Starting point is 00:23:23 People are pretty good about figuring out a logical way to avoid bad consequences. They absolutely are. I'll be back with Hannah after this short break. Let's talk about how the phrase heterosexual was even brought into our language. And if memory serves, it was Carl Ulrichs, a very early campaigner for gay rights in in Germany to the point where this quite amazing little fellow marched into the German law courts and tried to demand rights for gay men in the 19th century. It's bonkers. But was it him? Was it him that coined that word heterosexual? It was his friend. Oh, it was close.
Starting point is 00:24:31 Ramalia Kurt Bani, who was an Austro-Hungarian, journalist and man about town who was following these debates with some interest, and he struck up a correspondence with Ulrichs in which he suggested well, maybe it's not that, you know, we have sodomites and people who aren't Sotomites. Maybe we just have two different flavors of people who, you know, some people like to have sex with people of their own sex, and some people like to have sex with people of a different sex. So maybe we can call them, I don't know, heterosexuals and homosexuals, different sexuals and same sexuals. That's really what he was grasping at. But he was suggesting, not that these were different kinds of people. You know, it's not some of sexual. You know, it's not some
Starting point is 00:25:14 intrinsic difference to the self. But, you know, this is just, you know, I really like strawberries and you really like, you know, raspberries. And this, again, is in this legal context of trying to figure out how do we organize law around sex and how do we make, you know, how do we put boundaries into place in order to protect people? If we have two categories that are essentially the same, homosexual and heterosexual, there's no real reason to make either one of those legal or illegal. No. I'm always fascinated by that, the line by the linguist Ferdinand Sasser, I'm paraphrasing, but he said language doesn't record the world around as it creates it. And I think that the labeling of sexual behavior into homosexual and heterosexual is a perfect
Starting point is 00:26:01 example of it, because obviously this behavior has always existed, but now it's a thing. Now it's an identity. Now people are going, I am homosexual, I am heterosexual, and they take on characteristics and they become types of people as opposed to behavior, don't they? One of the ways that it has also been thought about, just to give a parallel case, because I think that's important to be able to compare them, is that under church law, you could be a sodomite or not. And a sodomite was not a type of person. A sodomite was someone who engaged in the sin of Sodom.

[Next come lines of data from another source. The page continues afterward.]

## src/logic/csf_pkg.sv

```systemverilog
// constants for the status flags and bank select block
// assumes a single clock domain and an avalon-mm register master
// Overview of operation
// - watchdog flag_n set by power-up, clear-watchdog or sleep; cleared on time-out
// - in subtraction carry and digit carry read as active-low borrow
// - subtraction adds two's complement of second operand; flags from that sum
// - rotates load carry with bit shifted out: low bit right, high bit left
// - prescaler assigned to watchdog leaves timer zero counting at 1:1
// - flag-updating write to status keeps flag results, drops written bits only of the flags the op updates
// - master clear reset leaves watchdog and powerdown flags unchanged
package csf_pkg;
    localparam logic [7:0] STATUS_IDX   = 8'h03;
    localparam logic [7:0] STATUS_ALIAS = 8'h83;
    localparam logic [7:0] OPTION_IDX   = 8'h81;
    localparam logic [7:0] IRQ_STAT_IDX = 8'h40;
    localparam logic [7:0] IRQ_MASK_IDX = 8'h41;
    localparam logic [7:0] ALU_A_IDX    = 8'h42;
    localparam logic [7:0] ALU_B_IDX    = 8'h43;
    localparam logic [7:0] ALU_CMD_IDX  = 8'h44;
    localparam logic [7:0] ALU_RES_IDX  = 8'h45;
    localparam logic [7:0] EVENT_IDX    = 8'h46;
    localparam logic [7:0] TMR_IDX      = 8'h47;
    localparam int C_BIT  = 0;
    localparam int DIGIT_C_BIT    = 1;
    localparam int Z_BIT          = 2;
    localparam int POWERDOWN_BIT  = 3;
    localparam int TIMEOUT_BIT    = 4;
    localparam int BANK_LO_BIT    = 5;
    localparam int BANK_HI_BIT    = 6;
    localparam int IND_BANK_BIT   = 7;
    localparam int PRE_ASSIGN_BIT = 3;
    localparam logic [7:0] STATUS_POR = 8'h18;
    localparam logic [7:0] OPTION_POR = 8'hff;
    localparam logic [2:0] EV_SLEEP   = 3'h0;
    localparam logic [2:0] EV_CLEAR_WDOG   = 3'h1;
    localparam logic [2:0] EV_TIMEOUT      = 3'h2;
    localparam logic [2:0] EV_MASTER_CLEAR = 3'h3;
    localparam logic [2:0] EV_POR     = 3'h4;
    typedef enum logic [2:0] {
        CSF_OP_ADD = 3'b000,
        CSF_OP_SUB = 3'b001,
        CSF_OP_AND = 3'b010,
        CSF_OP_RRF = 3'b011,
        CSF_OP_RLF = 3'b100,
        CSF_OP_OR  = 3'b101,
        CSF_OP_XOR = 3'b110,
        CSF_OP_MOV = 3'b111
    } csf_op_e;
endpackage

```

## src/logic/csf_alu.sv

```systemverilog
// alu flag generator for the status flags block
// assumes operands held stable by the caller; purely combinational
`timescale 1ns/1ps
module csf_alu (
    input  wire logic [7:0]      a,
    input  wire logic [7:0]      b,
    input  wire csf_pkg::csf_op_e op,
    input  wire logic            c_in,
    output logic      [7:0]      res,
    output logic                 c_out,
    output logic                 digit_c_out,
    output logic                 z_out,
    output logic                 c_upd,
    output logic                 digit_c_upd
);
    logic [7:0] b_eff;
    logic [8:0] sum;
    logic [4:0] nib;
    // subtract adds two's complement, so carry means no borrow
    assign b_eff = (op == csf_pkg::CSF_OP_SUB) ? (~b + 8'h01) : b;
    assign sum   = {1'b0, a} + {1'b0, b_eff};
    assign nib   = {1'b0, a[3:0]} + {1'b0, b_eff[3:0]};
    always_comb begin
        res    = 8'h00;
        c_out  = c_in;
        digit_c_out = 1'b0;
        c_upd       = 1'b0;
        digit_c_upd = 1'b0;
        case (op)
            csf_pkg::CSF_OP_ADD,
            csf_pkg::CSF_OP_SUB: begin
                res    = sum[7:0];
                // zero operand subtracts with carry set (no borrow)
                c_out  = sum[8] | ((op == csf_pkg::CSF_OP_SUB) && b == 8'h00);
                digit_c_out = nib[4] | ((op == csf_pkg::CSF_OP_SUB)
                              && b[3:0] == 4'h0);
                c_upd       = 1'b1;
                digit_c_upd = 1'b1;
            end
            csf_pkg::CSF_OP_AND: res = a & b;
            csf_pkg::CSF_OP_OR:  res = a | b;
            csf_pkg::CSF_OP_XOR: res = a ^ b;
            csf_pkg::CSF_OP_RRF: begin
                res   = {c_in, a[7:1]};
                c_out = a[0];
                c_upd = 1'b1;
            end
            csf_pkg::CSF_OP_RLF: begin
                res   = {a[6:0], c_in};
                c_out = a[7];
                c_upd = 1'b1;
            end
            csf_pkg::CSF_OP_MOV: res = a;
            default: res = 8'h00;
        endcase
    end
    assign z_out = (res == 8'h00);
endmodule

```

## src/logic/csf_tmr.sv

```systemverilog
// timer zero counter with shared prescaler
// assumes tick is a one-cycle instruction-rate enable
`timescale 1ns/1ps
module csf_tmr #(
    parameter int PRE_W = 8
) (
    input  wire logic       clock,
    input  wire logic       srst,
    input  wire logic       tick,
    input  wire logic       prescaler_assign_bit,
    input  wire logic [2:0] ps,
    input  wire logic       load,
    input  wire logic [7:0] load_val,
    output logic      [7:0] count
);
    logic [PRE_W-1:0] pre_reg;
    logic [7:0]       count_reg;
    logic             pre_hit;
    logic             inc;
    // timer rate 1:2 shl ps when prescaler belongs to the timer
    assign pre_hit = (pre_reg[ps] == 1'b1) &&
                     ((pre_reg & ((PRE_W'(1) << ps) - PRE_W'(1))) ==
                      PRE_W'(0)) && tick;
    assign inc     = prescaler_assign_bit ? tick : pre_hit;
    always_ff @(posedge clock) begin
        if (srst) begin
            pre_reg   <= '0;
            count_reg <= 8'h00;
        end else begin
            if (tick && !prescaler_assign_bit)
                pre_reg <= pre_reg + PRE_W'(1);
            if (load)
                count_reg <= load_val;
            else if (inc)
                count_reg <= count_reg + 8'h01;
        end
    end
    assign count = count_reg;
    property p_pre_one_to_one;
        @(posedge clock) disable iff (srst)
        prescaler_assign_bit && tick && !load
        |=> count == $past(count) + 8'h01;
    endproperty
    a_pre_one_to_one: assert property (p_pre_one_to_one)
        else $error("timer not 1:1 with prescaler on watchdog");
endmodule

```

## src/logic/csf_top.sv

```systemverilog
// status flags and bank select register with avalon-mm access
// assumes single clock, synchronous active-high reset, event pulses
//
// Register access over Avalon-MM is this design's own decision.
`timescale 1ns/1ps
module csf_top (
    input  wire logic        clock,
    input  wire logic        srst,
    input  wire logic [7:0]  address,
    input  wire logic        read,
    input  wire logic        write,
    input  wire logic [31:0] writedata,
    input  wire logic [3:0]  byteenable,
    output logic      [31:0] readdata,
    output logic             waitrequest,
    output logic      [1:0]  response,
    input  wire logic        sleep_exec,
    input  wire logic        clear_watchdog_instr,
    input  wire logic        watchdog_timeout,
    input  wire logic        master_clear_pin,
    input  wire logic        instr_tick,
    output logic             bank_sel,
    output logic             irq
);
    logic [7:0] status_reg, status_next;
    logic [7:0] option_reg;
    logic [7:0] a_reg, b_reg, res_reg;
    logic [2:0] op_reg;
    logic [4:0] ist_reg, imask_reg;
    logic       ack_reg;
    logic [31:0] rdata_reg;
    logic [1:0]  resp_reg;
    logic        por_done_reg;
    logic [7:0] alu_res;
    logic       alu_c, alu_digit_c, alu_z, c_upd, digit_c_upd;
    logic [7:0] tmr_count;
    wire  req      = (read | write) & ~ack_reg;
    wire  wr       = write & ~ack_reg & byteenable[0];
    wire  hit_st   = (address == csf_pkg::STATUS_IDX) ||
                     (address == csf_pkg::STATUS_ALIAS);
    wire  wr_st    = wr && hit_st;
    wire  wr_cmd   = wr && address == csf_pkg::ALU_CMD_IDX;
    wire  wr_a     = wr && address == csf_pkg::ALU_A_IDX;
    wire  wr_b     = wr && address == csf_pkg::ALU_B_IDX;
    wire  wr_opt   = wr && address == csf_pkg::OPTION_IDX;
    wire  wr_ist   = wr && address == csf_pkg::IRQ_STAT_IDX;
    wire  wr_imk   = wr && address == csf_pkg::IRQ_MASK_IDX;
    wire  wr_tmr   = wr && address == csf_pkg::TMR_IDX;
    wire  cmd_st   = wr_cmd && writedata[3];
    wire  por_ev   = !por_done_reg;
    wire  mapped   = hit_st || address == csf_pkg::OPTION_IDX ||
                     (address >= csf_pkg::IRQ_STAT_IDX &&
                      address <= csf_pkg::TMR_IDX);
    wire [4:0] ev_vec = {por_ev, master_clear_pin, watchdog_timeout,
                         clear_watchdog_instr, sleep_exec};

    csf_alu u_alu (
        .a           (a_reg),
        .b           (b_reg),
        .op          (csf_pkg::csf_op_e'(writedata[2:0])),
        .c_in        (status_reg[csf_pkg::C_BIT]),
        .res         (alu_res),
        .c_out       (alu_c),
        .digit_c_out (alu_digit_c),
        .z_out       (alu_z),
        .c_upd       (c_upd),
        .digit_c_upd (digit_c_upd)
    );

    csf_tmr u_tmr (
        .clock    (clock),
        .srst     (srst),
        .tick     (instr_tick),
        .prescaler_assign_bit (option_reg[csf_pkg::PRE_ASSIGN_BIT]),
        .ps       (option_reg[2:0]),
        .load     (wr_tmr),
        .load_val (writedata[7:0]),
        .count    (tmr_count)
    );

    // status next value: bus write, then alu flags, then events
    always_comb begin
        status_next = status_reg;
        if (wr_st) begin
            status_next[7:5] = writedata[7:5];
            status_next[2:0] = writedata[2:0];
        end
        if (wr_cmd) begin
            if (cmd_st) begin
                // flag results override written value of z, and of c and dc when the op updates them
                status_next[7:5] = alu_res[7:5];
                status_next[2:0] = alu_res[2:0];
            end
            status_next[csf_pkg::Z_BIT] = alu_z;
            if (c_upd)
                status_next[csf_pkg::C_BIT] = alu_c;
            if (digit_c_upd)
                status_next[csf_pkg::DIGIT_C_BIT] = alu_digit_c;
        end
        if (sleep_exec) begin
            status_next[csf_pkg::TIMEOUT_BIT]   = 1'b1;
            status_next[csf_pkg::POWERDOWN_BIT] = 1'b0;
        end
        if (clear_watchdog_instr) begin
            status_next[csf_pkg::TIMEOUT_BIT]   = 1'b1;
            status_next[csf_pkg::POWERDOWN_BIT] = 1'b1;
        end
        if (watchdog_timeout)
            status_next[csf_pkg::TIMEOUT_BIT] = 1'b0;
        if (master_clear_pin)
            // master clear keeps watchdog and powerdown flags
            status_next[7:5] = 3'b000;
    end

    always_ff @(posedge clock) begin
        if (srst) begin
            status_reg   <= csf_pkg::STATUS_POR;
            option_reg   <= csf_pkg::OPTION_POR;
            a_reg        <= 8'h00;
            b_reg        <= 8'h00;
            res_reg      <= 8'h00;
            op_reg       <= 3'h0;
            ist_reg      <= 5'h00;
            imask_reg    <= 5'h00;
            por_done_reg <= 1'b0;
        end else begin
            status_reg   <= status_next;
            por_done_reg <= 1'b1;
            if (wr_opt)
                option_reg <= writedata[7:0];
            if (wr_a)
                a_reg <= writedata[7:0];
            if (wr_b)
                b_reg <= writedata[7:0];
            if (wr_cmd) begin
                res_reg <= alu_res;
                op_reg  <= writedata[2:0];
            end
            if (wr_imk)
                imask_reg <= writedata[4:0];
            // set wins over write-one-to-clear
            ist_reg <= (ist_reg & ~(wr_ist ? writedata[4:0] : 5'h00))
                       | ev_vec;
        end
    end

    // one wait state per access, answer on the second edge
    always_ff @(posedge clock) begin
        if (srst) begin
            ack_reg   <= 1'b0;
            rdata_reg <= 32'h0000_0000;
            resp_reg  <= 2'b00;
        end else begin
            ack_reg  <= req;
            resp_reg <= (req && !mapped) ? 2'b11 : 2'b00;
            if (req && read)
                rdata_reg <= rd_mux(address);
        end
    end

    function automatic logic [31:0] rd_mux(input logic [7:0] adr);
        logic [7:0] v;
        v = 8'h00;
        if (adr == csf_pkg::STATUS_IDX || adr == csf_pkg::STATUS_ALIAS)
            v = status_reg;
        else if (adr == csf_pkg::OPTION_IDX)
            v = option_reg;
        else if (adr == csf_pkg::IRQ_STAT_IDX)
            v = {3'b000, ist_reg};
        else if (adr == csf_pkg::IRQ_MASK_IDX)
            v = {3'b000, imask_reg};
        else if (adr == csf_pkg::ALU_A_IDX)
            v = a_reg;
        else if (adr == csf_pkg::ALU_B_IDX)
            v = b_reg;
        else if (adr == csf_pkg::ALU_CMD_IDX)
            v = {5'b00000, op_reg};
        else if (adr == csf_pkg::ALU_RES_IDX)
            v = res_reg;
        else if (adr == csf_pkg::TMR_IDX)
            v = tmr_count;
        return {24'h000000, v};
    endfunction

    assign waitrequest = (read | write) & ~ack_reg;
    assign readdata    = rdata_reg;
    assign response    = resp_reg;
    // only the lower direct bank bit selects a 128-byte bank
    assign bank_sel    = status_reg[csf_pkg::BANK_LO_BIT];
    assign irq         = |(ist_reg & imask_reg);

    property p_timeout_clears;
        @(posedge clock) disable iff (srst)
        watchdog_timeout |=> !status_reg[csf_pkg::TIMEOUT_BIT];
    endproperty
    a_timeout_clears: assert property (p_timeout_clears)
        else $error("timeout did not clear watchdog flag");
    property p_clear_wdog_sets;
        @(posedge clock) disable iff (srst)
        clear_watchdog_instr && !watchdog_timeout
        |=> status_reg[csf_pkg::TIMEOUT_BIT]
            && status_reg[csf_pkg::POWERDOWN_BIT];
    endproperty
    a_clear_wdog_sets: assert property (p_clear_wdog_sets)
        else $error("clear watchdog did not set reset-cause flags");
    property p_sleep_to;
        @(posedge clock) disable iff (srst)
        sleep_exec && !watchdog_timeout
        |=> status_reg[csf_pkg::TIMEOUT_BIT];
    endproperty
    a_sleep_to: assert property (p_sleep_to)
        else $error("sleep did not set watchdog flag");
    property p_sleep_pd;
        @(posedge clock) disable iff (srst)
        sleep_exec && !clear_watchdog_instr
        |=> !status_reg[csf_pkg::POWERDOWN_BIT];
    endproperty
    a_sleep_pd: assert property (p_sleep_pd)
        else $error("sleep did not clear powerdown flag");
    property p_master_clear_pin_keep;
        @(posedge clock) disable iff (srst)
        master_clear_pin && !sleep_exec && !clear_watchdog_instr
        && !watchdog_timeout |=> status_reg[4:3] == $past(status_reg[4:3]);
    endproperty
    a_master_clear_pin_keep: assert property (p_master_clear_pin_keep)
        else $error("master clear changed reset-cause flags");
    property p_master_clear_pin_bank;
        @(posedge clock) disable iff (srst)
        master_clear_pin |=> status_reg[7:5] == 3'b000;
    endproperty
    a_master_clear_pin_bank: assert property (p_master_clear_pin_bank)
        else $error("master clear left bank select bits set");
    property p_zero;
        @(posedge clock) disable iff (srst)
        wr_cmd && !master_clear_pin
        |=> status_reg[csf_pkg::Z_BIT] == (res_reg == 8'h00);
    endproperty
    a_zero: assert property (p_zero)
        else $error("zero flag wrong");
    property p_rrf;
        @(posedge clock) disable iff (srst)
        wr_cmd && writedata[2:0] == 3'b011
        |=> status_reg[csf_pkg::C_BIT] == $past(a_reg[0]);
    endproperty
    a_rrf: assert property (p_rrf)
        else $error("rotate right carry wrong");
    property p_rlf;
        @(posedge clock) disable iff (srst)
        wr_cmd && writedata[2:0] == 3'b100
        |=> status_reg[csf_pkg::C_BIT] == $past(a_reg[7]);
    endproperty
    a_rlf: assert property (p_rlf)
        else $error("rotate left carry wrong");
    property p_sub;
        @(posedge clock) disable iff (srst)
        wr_cmd && writedata[2:0] == 3'b001
        |=> status_reg[csf_pkg::C_BIT] == ($past(a_reg) >= $past(b_reg));
    endproperty
    a_sub: assert property (p_sub)
        else $error("subtract borrow wrong");
    property p_st_block;
        @(posedge clock) disable iff (srst)
        wr_cmd && writedata[3:0] == 4'h8
        |=> status_reg[csf_pkg::C_BIT]
            == (({1'b0, $past(a_reg)} + {1'b0, $past(b_reg)}) > 9'h0ff)
            && status_reg[csf_pkg::Z_BIT] == (res_reg == 8'h00);
    endproperty
    a_st_block: assert property (p_st_block)
        else $error("status destination wrote flag bits");
    property p_ack;
        @(posedge clock) disable iff (srst)
        (read | write) && waitrequest |=> !waitrequest;
    endproperty
    a_ack: assert property (p_ack)
        else $error("bus answer later than one wait state");
    property p_set_wins;
        @(posedge clock) disable iff (srst)
        ev_vec != 5'h00 |=> (ist_reg & $past(ev_vec)) == $past(ev_vec);
    endproperty
    a_set_wins: assert property (p_set_wins)
        else $error("event lost against status clear");
    c_st_dest: cover property (@(posedge clock) cmd_st);
    c_sleep: cover property (@(posedge clock) sleep_exec);
    c_timeout: cover property (@(posedge clock) watchdog_timeout);
    c_sub: cover property (@(posedge clock) wr_cmd && writedata[2:0] == 3'b001);
    c_irq: cover property (@(posedge clock) irq);
endmodule
```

Starting point is 00:26:35 Right. And anybody could be a sodomite. Any time that the code says, semen is deposited in a place not made, for it by nature, i.e. it's not going into a vagina where, you know, potentially conception can take place. Anyone could be a sodomite. True. You know, masturbate could make you a sodomite. Oral sex could make you a sodomite. Anytime semen went anywhere that was not inside a vagina, bingo, there you are, sodomite. Congratulations. Here's your 25 laps around the rosary and your
Starting point is 00:27:07 penance and you need to go pray this off, you naughty, naughty boy. But it could literally, literally be anyone. Yeah. And so sodomy is basically temptation unsuccessfully resisted, as opposed to your nature or who you are or some part of the real you and the ways that we like to conceive of homosexuality now. So we don't get to this idea that sexuality is part of who we are and sort of our psyche, our interior landscape, until, first the Catholic Church has to lose its grip.
Starting point is 00:27:42 on controlling the culture. And secondly, we have to have a secular culture in which we are juxtaposing people who do it right, correct, legal, healthy, normal, all of those words with people who are doing it wrong. It's no longer about sin, it's about rightness and wrongness. And it's about what is it in you that is compelling you to choose doing this wrongness?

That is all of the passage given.